<file path="src/rtl/disteu_pkg.sv">
// Shared types and constants for the disteu match controller: FSM state
// encoding, disteu mode field values and the distance word width.
package disteu_pkg;

    localparam int DIST_W = 30;

    localparam logic [1:0] MODE_ONE_TO_ONE   = 2'b00;
    localparam logic [1:0] MODE_ONE_TO_MANY  = 2'b01;
    localparam logic [1:0] MODE_MANY_TO_MANY = 2'b10;

    typedef enum logic [2:0] {
        IDLE,
        CFG,
        WAIT_RES,
        COMPARE,
        DONE
    } state_t;

endpackage

</file>
<file path="src/rtl/disteu_min_track.sv">
// Running minimum over speaker distances; the first candidate of a job always
// loads, later ones replace only on strictly smaller distance.
module disteu_min_track
    import disteu_pkg::*;
#(
    parameter int ID_W = 2
) (
    input  logic              clk,
    input  logic              rst_n,
    input  logic              clear,
    input  logic              update,
    input  logic [ID_W-1:0]   cand_id,
    input  logic [DIST_W-1:0] cand_dist,
    output logic [ID_W-1:0]   best_id,
    output logic [DIST_W-1:0] best,
    output logic [ID_W-1:0]   best_id_next,
    output logic [DIST_W-1:0] best_next
);

    logic              take;
    logic [ID_W-1:0]   best_id_reg;
    logic [DIST_W-1:0] best_reg;

    assign take         = update && ((cand_id == '0) || (cand_dist < best_reg));
    assign best_next    = take ? cand_dist : best_reg;
    assign best_id_next = take ? cand_id : best_id_reg;
    assign best         = best_reg;
    assign best_id      = best_id_reg;

    always_ff @(posedge clk or negedge rst_n) begin
        if (!rst_n) begin
            best_reg    <= '0;
            best_id_reg <= '0;
        end else if (clear) begin
            best_reg    <= '0;
            best_id_reg <= '0;
        end else begin
            best_reg    <= best_next;
            best_id_reg <= best_id_next;
        end
    end

endmodule

</file>
<file path="src/rtl/disteu_match_ctrl.sv">
// Sequences one disteu many-to-many run per speaker codebook and reports the
// closest speaker. Define DISTEU_CTRL_TIMEOUT_EN to add a CFG/WAIT_RES watchdog.
module disteu_match_ctrl
    import disteu_pkg::*;
#(
    parameter int MEAN_FRAME_WIDTH = 9,
    parameter int NUM_SPK          = 4,
    parameter int CB_COLS          = 16,
    parameter int TIMEOUT_CYC      = 65535,
    localparam int SPK_W           = (NUM_SPK > 1) ? $clog2(NUM_SPK) : 1
) (
    input  logic                        clk,
    input  logic                        rst_n,
    input  logic                        start,
    input  logic [MEAN_FRAME_WIDTH-1:0] frame_num,
    output logic                        busy,
    output logic                        done,
    output logic                        err,
    output logic [SPK_W-1:0]            spk_id,
    output logic [DIST_W-1:0]           best_dist,
    output logic [SPK_W-1:0]            cb_sel,
    output logic                        cfg_valid,
    output logic [MEAN_FRAME_WIDTH-1:0] cfg_data,
    output logic                        cfg_last,
    output logic [5:0]                  cfg_mode_data,
    input  logic                        dist_ready,
    input  logic                        dist_valid,
    input  logic [DIST_W-1:0]           dist_data
);

    state_t                      state_reg, state_next;
    logic [MEAN_FRAME_WIDTH-1:0] fn_reg;
    logic [MEAN_FRAME_WIDTH-1:0] idx_reg;
    logic [SPK_W-1:0]            k_reg;
    logic [DIST_W-1:0]           cap_reg;
    logic                        gap_reg;
    logic                        err_reg;
    logic [SPK_W-1:0]            spk_id_reg;
    logic [DIST_W-1:0]           best_dist_reg;

    logic                        beat;
    logic                        last_beat;
    logic                        last_spk;
    logic                        timeout;
    logic [SPK_W-1:0]            best_id, best_id_next;
    logic [DIST_W-1:0]           best, best_next;

    // The first CFG cycle after a COMPARE is held empty so disteu can re-init.
    assign beat      = (state_reg == CFG) && !gap_reg && dist_ready;
    assign last_beat = beat && (idx_reg == fn_reg - 1'b1);
    assign last_spk  = (k_reg == SPK_W'(NUM_SPK - 1));

    disteu_min_track #(
        .ID_W (SPK_W)
    ) u_min_track (
        .clk          (clk),
        .rst_n        (rst_n),
        .clear        ((state_reg == IDLE) && start),
        .update       (state_reg == COMPARE),
        .cand_id      (k_reg),
        .cand_dist    (cap_reg),
        .best_id      (best_id),
        .best         (best),
        .best_id_next (best_id_next),
        .best_next    (best_next)
    );

`ifdef DISTEU_CTRL_TIMEOUT_EN
    logic [31:0] to_cnt_reg;

    assign timeout = ((state_reg == CFG) || (state_reg == WAIT_RES))
                     && (to_cnt_reg == 32'(TIMEOUT_CYC - 1));

    always_ff @(posedge clk or negedge rst_n) begin
        if (!rst_n) begin
            to_cnt_reg <= '0;
        end else if ((state_next != state_reg) || beat) begin
            to_cnt_reg <= '0;
        end else if ((state_reg == CFG) || (state_reg == WAIT_RES)) begin
            to_cnt_reg <= to_cnt_reg + 32'd1;
        end
    end
`else
    assign timeout = 1'b0;
`endif

    always_comb begin
        state_next = state_reg;
        case (state_reg)
            IDLE: begin
                if (start) begin
                    state_next = (frame_num == '0) ? DONE : CFG;
                end
            end
            CFG: begin
                if (last_beat) begin
                    state_next = WAIT_RES;
                end else if (timeout && !beat) begin
                    state_next = DONE;
                end
            end
            WAIT_RES: begin
                if (dist_valid) begin
                    state_next = COMPARE;
                end else if (timeout) begin
                    state_next = DONE;
                end
            end
            COMPARE: state_next = last_spk ? DONE : CFG;
            DONE:    state_next = IDLE;
            default: state_next = IDLE;
        endcase
    end

    always_ff @(posedge clk or negedge rst_n) begin
        if (!rst_n) begin
            state_reg     <= IDLE;
            fn_reg        <= '0;
            idx_reg       <= '0;
            k_reg         <= '0;
            cap_reg       <= '0;
            gap_reg       <= 1'b0;
            err_reg       <= 1'b0;
            spk_id_reg    <= '0;
            best_dist_reg <= '0;
        end else begin
            state_reg <= state_next;
            case (state_reg)
                IDLE: begin
                    if (start) begin
                        fn_reg  <= frame_num;
                        idx_reg <= '0;
                        k_reg   <= '0;
                        gap_reg <= 1'b0;
                    end
                end
                CFG: begin
                    gap_reg <= 1'b0;
                    if (beat) begin
                        idx_reg <= last_beat ? '0 : idx_reg + 1'b1;
                    end
                end
                WAIT_RES: begin
                    if (dist_valid) begin
                        cap_reg <= dist_data;
                    end
                end
                COMPARE: begin
                    if (!last_spk) begin
                        k_reg   <= k_reg + 1'b1;
                        gap_reg <= 1'b1;
                    end
                end
                default: ;
            endcase

            // Result registers load on DONE entry and hold until the next job ends.
            if (state_next == DONE) begin
                if (state_reg == COMPARE) begin
                    err_reg       <= 1'b0;
                    spk_id_reg    <= best_id_next;
                    best_dist_reg <= best_next;
                end else if (state_reg == IDLE) begin
                    err_reg       <= 1'b1;
                    spk_id_reg    <= '0;
                    best_dist_reg <= '0;
                end else begin
                    err_reg       <= 1'b1;
                    spk_id_reg    <= best_id;
                    best_dist_reg <= best;
                end
            end
        end
    end

    assign busy          = (state_reg == CFG) || (state_reg == WAIT_RES) || (state_reg == COMPARE);
    assign done          = (state_reg == DONE);
    assign err           = err_reg;
    assign spk_id        = spk_id_reg;
    assign best_dist     = best_dist_reg;
    assign cb_sel        = k_reg;
    assign cfg_valid     = beat;
    assign cfg_last      = last_beat;
    assign cfg_data      = idx_reg;
    assign cfg_mode_data = {MODE_MANY_TO_MANY, 4'(CB_COLS - 1)};

endmodule

</file>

____________________

> Problem statement: Each line that includes the word "localparam" counts once; report how many such lines the entries have, and nothing else.

> Exercise output: 5